Data Synchronization and Conflict Resolution
When using no-code APIs as application backends, keeping data synchronized between the external service and your application state becomes a critical architectural concern. Notion's webhook API allows subscribing to page and database changes, but the webhook payload contains only the changed object's ID — your application must then re-fetch the full object via the SDK to get the current state. This two-step pattern (webhook notification + re-fetch) adds latency and introduces a race condition window where the re-fetch may itself be stale if another change occurred between the webhook and the API call. Airtable's automation webhooks are more detailed, including the changed field values in the payload, reducing the need for re-fetching. For Google Sheets, the Drive API's change notification feature delivers push notifications when a spreadsheet is modified, but the notification only indicates that a change occurred — not which cells changed — requiring a full re-read of the sheet range. Build idempotent synchronization handlers that tolerate duplicate or out-of-order webhook deliveries, using the object's last_edited_time (Notion) or record's modification timestamp to detect and ignore stale updates.
When to Use Each
Use Notion SDK if:
- Building integrations with Notion workspaces
- Need rich content management (pages, blocks, embeds)

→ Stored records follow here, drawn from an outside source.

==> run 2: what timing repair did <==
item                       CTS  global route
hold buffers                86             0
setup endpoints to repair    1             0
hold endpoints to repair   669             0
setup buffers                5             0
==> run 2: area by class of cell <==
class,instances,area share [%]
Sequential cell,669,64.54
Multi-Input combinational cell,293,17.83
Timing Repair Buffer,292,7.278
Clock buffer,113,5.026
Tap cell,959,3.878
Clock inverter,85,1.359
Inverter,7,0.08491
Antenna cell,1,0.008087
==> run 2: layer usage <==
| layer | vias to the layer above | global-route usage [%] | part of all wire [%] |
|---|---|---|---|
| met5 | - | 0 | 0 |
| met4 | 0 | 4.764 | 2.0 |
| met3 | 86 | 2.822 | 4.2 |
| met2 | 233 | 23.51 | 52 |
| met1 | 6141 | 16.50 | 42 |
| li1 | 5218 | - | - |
File: src/hw/rtl/sync_framed_packet_deframer.sv
// Top level of the sync-framed packet deframer: input register, step core,
// result register and configuration registers.
// Depends on sfpd_pkg, sfpd_cfg_regs and sfpd_core.
//
//  Channel   Direction  Carries
//  s_        in         one received byte per item
//  m_        out        payload byte and/or end-of-packet status per item
//  cfg_      in         register index and write data
//
// Each byte is held in the input register, stepped through the framing
// logic, and any result lands in the output register. One byte per cycle
// is sustained unless m_tready stalls the output. Header bytes and
// dropped bytes produce no output item. A stall on m_tready holds both
// stages; s_tready drops only when the input register cannot move on.
// Reset (aresetn low, synchronous) empties both stages and restores the
// register defaults.
`timescale 1ns / 1ps

module sync_framed_packet_deframer (
    input  logic        aclk,
    input  logic        aresetn,
    // Input byte stream.
    input  logic        s_tvalid,
    output logic        s_tready,
    input  logic [7:0]  s_tdata,    // [7:0] rx_byte
    // Result stream.
    output logic        m_tvalid,
    input  logic        m_tready,
    output logic [23:0] m_tdata,    // [7:0] payload_byte, [23:8] message_len
    output logic        m_tlast,    // end_of_packet
    output logic [1:0]  m_tuser,    // [0] payload_present, [1] packet_good
    // Configuration writes.
    input  logic        cfg_valid,
    output logic        cfg_ready,
    input  logic [2:0]  cfg_index,
    input  logic [15:0] cfg_data
);
    import sfpd_pkg::*;

    logic       in_valid_reg, in_valid_next;
    logic [7:0] in_byte_reg;
    logic       out_valid_reg, out_valid_next;
    result_t    out_res_reg;

    logic       advance;
    logic       step_en;
    logic       res_valid;
    result_t    res;
    cfg_t       cfg;

    // Configuration is always taken.
    assign cfg_ready = 1'b1;

    sfpd_cfg_regs u_cfg (
        .aclk     (aclk),
        .aresetn  (aresetn),
        .wr_en    (cfg_valid & cfg_ready),
        .wr_index (cfg_index),
        .wr_data  (cfg_data),
        .cfg      (cfg)
    );

    // The held byte steps when the result register is free or draining.
    assign advance  = !out_valid_reg || m_tready;
    assign step_en  = in_valid_reg && advance;
    assign s_tready = !in_valid_reg || advance;

    sfpd_core u_core (
        .aclk      (aclk),
        .aresetn   (aresetn),
        .step_en   (step_en),
        .rx_byte   (in_byte_reg),
        .cfg       (cfg),
        .res_valid (res_valid),
        .res       (res)
    );

    // Stage occupancy.
    always_comb begin
        in_valid_next = in_valid_reg;
        if (s_tready) begin
            in_valid_next = s_tvalid;
        end
        out_valid_next = out_valid_reg;
        if (advance) begin
            out_valid_next = step_en && res_valid;
        end
    end

    always_ff @(posedge aclk) begin
        if (!aresetn) begin
            in_valid_reg  <= 1'b0;
            out_valid_reg <= 1'b0;
        end else begin
            in_valid_reg  <= in_valid_next;
            out_valid_reg <= out_valid_next;
        end
    end

    // Payload registers.
    always_ff @(posedge aclk) begin
        if (s_tready && s_tvalid) begin
            in_byte_reg <= s_tdata;
        end
        if (step_en && res_valid) begin
            out_res_reg <= res;
        end
    end

    assign m_tvalid = out_valid_reg;
    assign m_tdata  = {out_res_reg.message_len, out_res_reg.payload_byte};
    assign m_tlast  = out_res_reg.end_of_packet;
    assign m_tuser  = {out_res_reg.packet_good, out_res_reg.payload_present};

endmodule
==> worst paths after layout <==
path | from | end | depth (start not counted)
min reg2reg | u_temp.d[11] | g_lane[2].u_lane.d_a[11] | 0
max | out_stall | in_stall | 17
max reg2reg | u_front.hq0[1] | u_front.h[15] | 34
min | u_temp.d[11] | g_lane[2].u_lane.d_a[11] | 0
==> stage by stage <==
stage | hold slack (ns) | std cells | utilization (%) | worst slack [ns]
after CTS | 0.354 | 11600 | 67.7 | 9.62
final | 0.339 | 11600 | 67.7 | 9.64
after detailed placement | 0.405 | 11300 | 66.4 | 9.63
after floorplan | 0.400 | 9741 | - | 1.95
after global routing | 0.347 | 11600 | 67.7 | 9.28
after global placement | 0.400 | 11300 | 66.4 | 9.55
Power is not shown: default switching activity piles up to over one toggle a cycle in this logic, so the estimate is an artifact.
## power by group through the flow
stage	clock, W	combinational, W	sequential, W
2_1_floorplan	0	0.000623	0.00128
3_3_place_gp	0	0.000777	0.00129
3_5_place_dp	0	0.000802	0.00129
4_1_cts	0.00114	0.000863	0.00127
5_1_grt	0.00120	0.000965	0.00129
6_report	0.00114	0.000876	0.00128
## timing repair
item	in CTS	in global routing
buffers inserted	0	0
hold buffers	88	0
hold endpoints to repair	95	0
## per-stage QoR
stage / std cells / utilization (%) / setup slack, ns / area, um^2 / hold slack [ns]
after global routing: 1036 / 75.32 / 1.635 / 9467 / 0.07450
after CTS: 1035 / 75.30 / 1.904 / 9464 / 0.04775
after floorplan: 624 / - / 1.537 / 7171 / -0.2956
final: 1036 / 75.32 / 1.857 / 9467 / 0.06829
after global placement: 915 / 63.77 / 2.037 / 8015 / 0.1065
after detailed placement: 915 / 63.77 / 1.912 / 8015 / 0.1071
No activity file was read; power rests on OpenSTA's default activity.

- Building knowledge bases or content pipelines
- Want to automate Notion databases programmatically
Use Airtable API if:
- Need a relational database with a visual UI
- Building app backends with linked records and views
- Want powerful formulas and automations
- Need attachments and file management
Use Google Sheets API if:
- Need spreadsheet automation and reporting
- Building data pipelines that output to spreadsheets
- Want the most familiar interface for non-technical users
- Need integration with the Google Workspace ecosystem
Methodology
Download data from npm registry (weekly average, February 2026). Feature comparison based on @notionhq/client v2.x, airtable v0.12.x, and googleapis v140.x.